- **Source material**

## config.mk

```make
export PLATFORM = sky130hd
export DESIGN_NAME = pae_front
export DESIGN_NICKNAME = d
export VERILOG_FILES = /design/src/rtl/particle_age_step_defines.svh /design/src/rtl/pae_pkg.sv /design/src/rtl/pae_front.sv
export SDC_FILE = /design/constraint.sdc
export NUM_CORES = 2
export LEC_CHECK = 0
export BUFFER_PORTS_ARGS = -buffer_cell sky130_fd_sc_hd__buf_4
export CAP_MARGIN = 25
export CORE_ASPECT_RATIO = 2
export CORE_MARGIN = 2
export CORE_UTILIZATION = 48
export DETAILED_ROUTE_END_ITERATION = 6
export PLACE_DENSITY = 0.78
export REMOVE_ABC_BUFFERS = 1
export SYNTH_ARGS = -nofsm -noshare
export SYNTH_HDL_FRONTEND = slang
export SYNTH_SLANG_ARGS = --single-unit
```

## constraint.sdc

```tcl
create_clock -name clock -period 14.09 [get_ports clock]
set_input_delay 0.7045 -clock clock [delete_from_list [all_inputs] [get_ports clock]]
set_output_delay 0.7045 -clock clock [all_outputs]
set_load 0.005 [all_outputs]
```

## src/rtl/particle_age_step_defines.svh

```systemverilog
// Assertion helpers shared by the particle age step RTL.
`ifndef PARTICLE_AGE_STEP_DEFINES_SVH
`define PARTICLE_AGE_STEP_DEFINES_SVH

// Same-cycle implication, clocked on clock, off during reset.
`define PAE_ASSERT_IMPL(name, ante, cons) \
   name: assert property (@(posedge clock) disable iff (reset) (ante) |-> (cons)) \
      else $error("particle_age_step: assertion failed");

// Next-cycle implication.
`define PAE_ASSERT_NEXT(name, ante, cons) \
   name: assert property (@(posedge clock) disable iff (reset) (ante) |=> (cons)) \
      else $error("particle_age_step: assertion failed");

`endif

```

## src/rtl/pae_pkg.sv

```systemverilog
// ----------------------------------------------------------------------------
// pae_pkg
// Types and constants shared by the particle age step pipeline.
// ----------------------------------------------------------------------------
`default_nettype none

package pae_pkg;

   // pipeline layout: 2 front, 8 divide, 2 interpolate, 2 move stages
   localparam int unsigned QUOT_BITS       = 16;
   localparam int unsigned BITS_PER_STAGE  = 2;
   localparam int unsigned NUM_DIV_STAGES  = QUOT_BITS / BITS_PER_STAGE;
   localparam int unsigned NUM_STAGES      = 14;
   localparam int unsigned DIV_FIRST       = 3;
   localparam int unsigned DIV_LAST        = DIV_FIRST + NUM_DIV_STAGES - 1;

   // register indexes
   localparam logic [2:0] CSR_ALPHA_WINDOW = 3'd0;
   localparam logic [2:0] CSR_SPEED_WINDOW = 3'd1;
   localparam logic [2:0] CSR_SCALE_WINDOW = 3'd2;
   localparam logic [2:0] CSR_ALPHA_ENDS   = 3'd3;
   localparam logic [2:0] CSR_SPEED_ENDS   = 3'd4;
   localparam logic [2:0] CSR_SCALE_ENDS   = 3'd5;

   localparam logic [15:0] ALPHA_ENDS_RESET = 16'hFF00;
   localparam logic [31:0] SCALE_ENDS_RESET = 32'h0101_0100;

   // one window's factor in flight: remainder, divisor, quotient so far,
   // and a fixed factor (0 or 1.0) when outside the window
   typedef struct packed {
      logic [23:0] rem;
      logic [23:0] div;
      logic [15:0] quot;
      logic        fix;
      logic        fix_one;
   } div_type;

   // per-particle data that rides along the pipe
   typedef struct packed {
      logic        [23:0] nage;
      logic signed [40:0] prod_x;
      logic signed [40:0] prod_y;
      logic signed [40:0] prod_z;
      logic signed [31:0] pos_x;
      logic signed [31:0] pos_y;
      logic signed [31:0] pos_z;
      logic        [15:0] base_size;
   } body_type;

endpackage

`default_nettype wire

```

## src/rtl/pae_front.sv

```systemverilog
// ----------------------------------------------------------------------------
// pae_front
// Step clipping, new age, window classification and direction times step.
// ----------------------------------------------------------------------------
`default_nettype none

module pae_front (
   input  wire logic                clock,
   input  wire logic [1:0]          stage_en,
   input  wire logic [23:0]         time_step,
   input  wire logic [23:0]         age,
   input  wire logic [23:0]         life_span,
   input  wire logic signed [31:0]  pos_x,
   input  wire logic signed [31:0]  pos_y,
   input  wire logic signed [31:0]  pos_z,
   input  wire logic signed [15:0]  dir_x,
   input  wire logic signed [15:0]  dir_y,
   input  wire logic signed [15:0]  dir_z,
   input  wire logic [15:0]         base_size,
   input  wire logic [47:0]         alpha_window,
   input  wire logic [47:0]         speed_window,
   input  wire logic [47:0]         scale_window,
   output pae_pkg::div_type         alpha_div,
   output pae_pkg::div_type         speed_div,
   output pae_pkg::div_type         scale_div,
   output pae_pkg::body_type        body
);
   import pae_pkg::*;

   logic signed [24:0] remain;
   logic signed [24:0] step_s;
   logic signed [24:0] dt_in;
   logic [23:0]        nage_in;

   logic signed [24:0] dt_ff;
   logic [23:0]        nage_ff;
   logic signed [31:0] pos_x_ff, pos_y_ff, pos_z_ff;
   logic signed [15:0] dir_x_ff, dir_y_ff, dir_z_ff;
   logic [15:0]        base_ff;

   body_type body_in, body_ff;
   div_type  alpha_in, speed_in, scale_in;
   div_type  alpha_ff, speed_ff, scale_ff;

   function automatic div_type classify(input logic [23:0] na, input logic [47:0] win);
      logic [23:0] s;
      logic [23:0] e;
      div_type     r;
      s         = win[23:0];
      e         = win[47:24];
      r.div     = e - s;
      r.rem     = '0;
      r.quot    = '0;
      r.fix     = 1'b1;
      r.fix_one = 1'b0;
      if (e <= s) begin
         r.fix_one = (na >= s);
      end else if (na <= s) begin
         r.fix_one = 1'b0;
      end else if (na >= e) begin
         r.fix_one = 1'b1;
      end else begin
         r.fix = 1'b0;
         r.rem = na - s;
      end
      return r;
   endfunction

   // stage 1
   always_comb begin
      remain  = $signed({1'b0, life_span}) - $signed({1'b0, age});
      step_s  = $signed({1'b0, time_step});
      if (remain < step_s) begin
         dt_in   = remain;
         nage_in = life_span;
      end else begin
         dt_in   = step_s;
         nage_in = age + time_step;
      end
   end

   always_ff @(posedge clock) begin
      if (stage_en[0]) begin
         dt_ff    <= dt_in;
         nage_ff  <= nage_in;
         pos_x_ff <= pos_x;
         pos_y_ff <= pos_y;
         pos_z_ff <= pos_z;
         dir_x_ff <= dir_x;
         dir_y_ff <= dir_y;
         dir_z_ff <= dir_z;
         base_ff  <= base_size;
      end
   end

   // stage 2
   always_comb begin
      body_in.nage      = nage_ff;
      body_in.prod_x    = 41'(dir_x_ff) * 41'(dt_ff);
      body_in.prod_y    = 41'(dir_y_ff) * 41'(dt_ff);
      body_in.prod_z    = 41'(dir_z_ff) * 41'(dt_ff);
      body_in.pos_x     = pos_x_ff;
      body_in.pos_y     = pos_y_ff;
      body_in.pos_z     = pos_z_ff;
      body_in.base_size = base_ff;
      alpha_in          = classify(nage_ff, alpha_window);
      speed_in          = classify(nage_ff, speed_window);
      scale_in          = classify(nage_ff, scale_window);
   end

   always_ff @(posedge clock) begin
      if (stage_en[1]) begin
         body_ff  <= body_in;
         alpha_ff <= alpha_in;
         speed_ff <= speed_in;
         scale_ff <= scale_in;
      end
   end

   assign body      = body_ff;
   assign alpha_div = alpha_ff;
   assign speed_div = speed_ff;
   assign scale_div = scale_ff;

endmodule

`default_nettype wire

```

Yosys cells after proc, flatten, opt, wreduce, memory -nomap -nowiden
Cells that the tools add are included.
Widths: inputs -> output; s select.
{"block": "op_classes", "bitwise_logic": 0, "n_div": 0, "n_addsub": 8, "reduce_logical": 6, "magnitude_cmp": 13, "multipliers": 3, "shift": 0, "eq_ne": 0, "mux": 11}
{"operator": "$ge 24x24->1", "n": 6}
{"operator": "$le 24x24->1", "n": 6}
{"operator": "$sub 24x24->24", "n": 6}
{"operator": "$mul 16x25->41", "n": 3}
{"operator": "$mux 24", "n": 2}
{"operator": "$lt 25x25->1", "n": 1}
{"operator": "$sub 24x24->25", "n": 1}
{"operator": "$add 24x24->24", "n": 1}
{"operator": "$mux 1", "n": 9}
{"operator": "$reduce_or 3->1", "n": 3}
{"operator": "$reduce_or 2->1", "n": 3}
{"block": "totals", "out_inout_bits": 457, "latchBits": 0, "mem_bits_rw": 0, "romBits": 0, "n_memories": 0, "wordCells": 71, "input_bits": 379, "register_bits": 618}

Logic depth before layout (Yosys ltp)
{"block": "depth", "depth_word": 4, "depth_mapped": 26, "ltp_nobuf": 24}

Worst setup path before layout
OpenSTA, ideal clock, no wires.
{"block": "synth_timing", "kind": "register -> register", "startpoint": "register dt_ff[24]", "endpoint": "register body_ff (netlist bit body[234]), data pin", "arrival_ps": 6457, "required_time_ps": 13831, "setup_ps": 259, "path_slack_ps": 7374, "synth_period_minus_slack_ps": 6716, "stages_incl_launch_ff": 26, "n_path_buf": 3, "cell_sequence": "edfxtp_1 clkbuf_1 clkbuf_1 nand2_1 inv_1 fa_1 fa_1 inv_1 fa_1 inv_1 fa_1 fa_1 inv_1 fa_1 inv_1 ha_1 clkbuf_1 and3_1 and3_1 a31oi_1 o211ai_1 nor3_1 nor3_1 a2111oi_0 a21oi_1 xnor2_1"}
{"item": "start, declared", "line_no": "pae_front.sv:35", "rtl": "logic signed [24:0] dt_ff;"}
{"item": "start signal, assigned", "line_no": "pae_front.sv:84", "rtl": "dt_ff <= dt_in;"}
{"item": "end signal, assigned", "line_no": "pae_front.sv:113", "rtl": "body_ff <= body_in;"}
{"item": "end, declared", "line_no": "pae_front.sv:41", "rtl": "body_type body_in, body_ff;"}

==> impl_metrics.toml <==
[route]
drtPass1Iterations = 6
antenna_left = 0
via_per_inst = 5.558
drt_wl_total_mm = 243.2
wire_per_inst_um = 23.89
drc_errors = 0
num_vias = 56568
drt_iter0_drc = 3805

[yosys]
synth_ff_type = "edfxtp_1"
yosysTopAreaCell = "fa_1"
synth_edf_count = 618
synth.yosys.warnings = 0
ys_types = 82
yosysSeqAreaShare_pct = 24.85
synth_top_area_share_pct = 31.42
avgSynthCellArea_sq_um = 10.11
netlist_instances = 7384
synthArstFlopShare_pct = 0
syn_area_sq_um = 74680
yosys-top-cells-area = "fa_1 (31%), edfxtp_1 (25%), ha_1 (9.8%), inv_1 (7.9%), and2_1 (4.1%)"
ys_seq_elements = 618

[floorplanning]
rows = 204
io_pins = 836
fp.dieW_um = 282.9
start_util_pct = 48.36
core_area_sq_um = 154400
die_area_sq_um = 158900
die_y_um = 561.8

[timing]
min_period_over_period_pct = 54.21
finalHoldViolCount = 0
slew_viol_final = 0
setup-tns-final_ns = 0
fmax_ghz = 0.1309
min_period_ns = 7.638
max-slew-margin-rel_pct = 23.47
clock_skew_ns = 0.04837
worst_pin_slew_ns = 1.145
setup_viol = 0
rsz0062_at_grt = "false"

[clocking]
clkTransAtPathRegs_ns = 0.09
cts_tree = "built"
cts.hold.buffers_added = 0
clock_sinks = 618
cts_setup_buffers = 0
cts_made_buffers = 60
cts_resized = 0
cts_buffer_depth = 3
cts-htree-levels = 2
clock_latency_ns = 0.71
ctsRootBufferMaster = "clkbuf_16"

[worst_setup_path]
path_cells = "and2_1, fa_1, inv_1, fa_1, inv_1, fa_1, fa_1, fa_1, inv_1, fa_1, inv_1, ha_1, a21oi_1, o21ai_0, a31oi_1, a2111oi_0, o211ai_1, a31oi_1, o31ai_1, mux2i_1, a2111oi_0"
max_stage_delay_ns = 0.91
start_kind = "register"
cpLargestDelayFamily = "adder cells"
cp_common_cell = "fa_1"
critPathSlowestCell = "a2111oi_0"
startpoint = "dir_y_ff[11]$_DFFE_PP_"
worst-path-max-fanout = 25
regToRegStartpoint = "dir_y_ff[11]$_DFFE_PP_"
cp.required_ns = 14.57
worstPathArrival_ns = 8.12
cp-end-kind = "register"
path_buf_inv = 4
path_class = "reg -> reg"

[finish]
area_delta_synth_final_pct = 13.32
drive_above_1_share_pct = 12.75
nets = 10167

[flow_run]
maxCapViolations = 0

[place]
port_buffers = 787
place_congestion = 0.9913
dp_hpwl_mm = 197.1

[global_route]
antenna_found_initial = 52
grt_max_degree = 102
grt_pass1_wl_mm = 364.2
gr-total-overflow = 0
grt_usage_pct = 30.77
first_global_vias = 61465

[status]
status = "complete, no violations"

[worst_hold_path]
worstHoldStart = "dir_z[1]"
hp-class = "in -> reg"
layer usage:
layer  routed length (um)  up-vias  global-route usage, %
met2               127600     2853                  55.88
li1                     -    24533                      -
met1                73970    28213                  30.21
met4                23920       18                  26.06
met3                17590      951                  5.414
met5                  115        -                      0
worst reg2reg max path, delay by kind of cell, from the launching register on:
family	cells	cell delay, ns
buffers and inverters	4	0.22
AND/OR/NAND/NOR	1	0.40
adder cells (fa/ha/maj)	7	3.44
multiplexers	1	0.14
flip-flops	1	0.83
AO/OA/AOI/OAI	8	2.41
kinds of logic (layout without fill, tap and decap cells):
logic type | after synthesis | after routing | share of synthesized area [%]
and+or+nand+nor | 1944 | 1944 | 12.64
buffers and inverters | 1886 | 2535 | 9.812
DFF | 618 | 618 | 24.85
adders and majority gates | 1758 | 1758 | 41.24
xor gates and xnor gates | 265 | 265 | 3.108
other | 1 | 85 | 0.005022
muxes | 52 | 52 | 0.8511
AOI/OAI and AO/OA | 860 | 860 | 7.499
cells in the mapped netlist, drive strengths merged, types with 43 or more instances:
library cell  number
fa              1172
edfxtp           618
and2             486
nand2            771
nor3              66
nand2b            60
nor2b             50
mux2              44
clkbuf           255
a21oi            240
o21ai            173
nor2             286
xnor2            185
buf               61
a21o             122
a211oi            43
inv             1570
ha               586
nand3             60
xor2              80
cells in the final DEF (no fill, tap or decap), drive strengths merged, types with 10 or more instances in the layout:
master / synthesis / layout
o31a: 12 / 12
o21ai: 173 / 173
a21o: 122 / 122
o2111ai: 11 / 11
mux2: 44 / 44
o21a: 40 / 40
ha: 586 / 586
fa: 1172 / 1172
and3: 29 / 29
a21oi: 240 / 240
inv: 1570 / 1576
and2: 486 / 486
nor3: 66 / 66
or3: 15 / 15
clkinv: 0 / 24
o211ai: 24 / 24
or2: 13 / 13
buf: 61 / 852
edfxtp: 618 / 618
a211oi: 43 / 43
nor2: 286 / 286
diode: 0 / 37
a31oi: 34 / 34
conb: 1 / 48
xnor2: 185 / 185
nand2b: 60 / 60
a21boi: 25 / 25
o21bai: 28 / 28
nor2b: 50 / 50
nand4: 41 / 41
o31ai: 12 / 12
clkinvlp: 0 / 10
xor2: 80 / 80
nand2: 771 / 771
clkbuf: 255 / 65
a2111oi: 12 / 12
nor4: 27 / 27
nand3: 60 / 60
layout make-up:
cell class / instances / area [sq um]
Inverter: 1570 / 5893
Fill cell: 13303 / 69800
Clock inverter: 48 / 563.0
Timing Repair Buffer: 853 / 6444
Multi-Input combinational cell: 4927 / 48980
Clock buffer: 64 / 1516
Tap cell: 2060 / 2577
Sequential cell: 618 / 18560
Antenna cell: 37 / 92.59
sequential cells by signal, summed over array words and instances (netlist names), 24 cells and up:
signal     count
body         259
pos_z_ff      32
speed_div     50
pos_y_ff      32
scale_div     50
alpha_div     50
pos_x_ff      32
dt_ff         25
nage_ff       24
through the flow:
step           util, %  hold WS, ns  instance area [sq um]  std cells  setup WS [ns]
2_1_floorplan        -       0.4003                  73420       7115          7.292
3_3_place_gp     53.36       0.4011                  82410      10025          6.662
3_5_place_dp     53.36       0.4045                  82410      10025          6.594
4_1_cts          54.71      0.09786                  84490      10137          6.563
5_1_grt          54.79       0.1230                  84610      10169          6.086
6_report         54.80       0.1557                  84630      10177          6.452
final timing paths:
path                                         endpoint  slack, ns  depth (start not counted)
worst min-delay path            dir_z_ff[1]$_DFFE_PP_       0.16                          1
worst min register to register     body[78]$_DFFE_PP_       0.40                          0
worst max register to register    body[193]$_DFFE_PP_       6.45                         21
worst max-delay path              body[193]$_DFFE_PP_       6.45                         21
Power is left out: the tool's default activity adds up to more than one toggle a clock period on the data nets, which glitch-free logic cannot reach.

- **About this exercise**
Among the lines of the material, find those that hold the word "property" and copy them.

- **Exercise answer**
   name: assert property (@(posedge clock) disable iff (reset) (ante) |-> (cons)) \
   name: assert property (@(posedge clock) disable iff (reset) (ante) |=> (cons)) \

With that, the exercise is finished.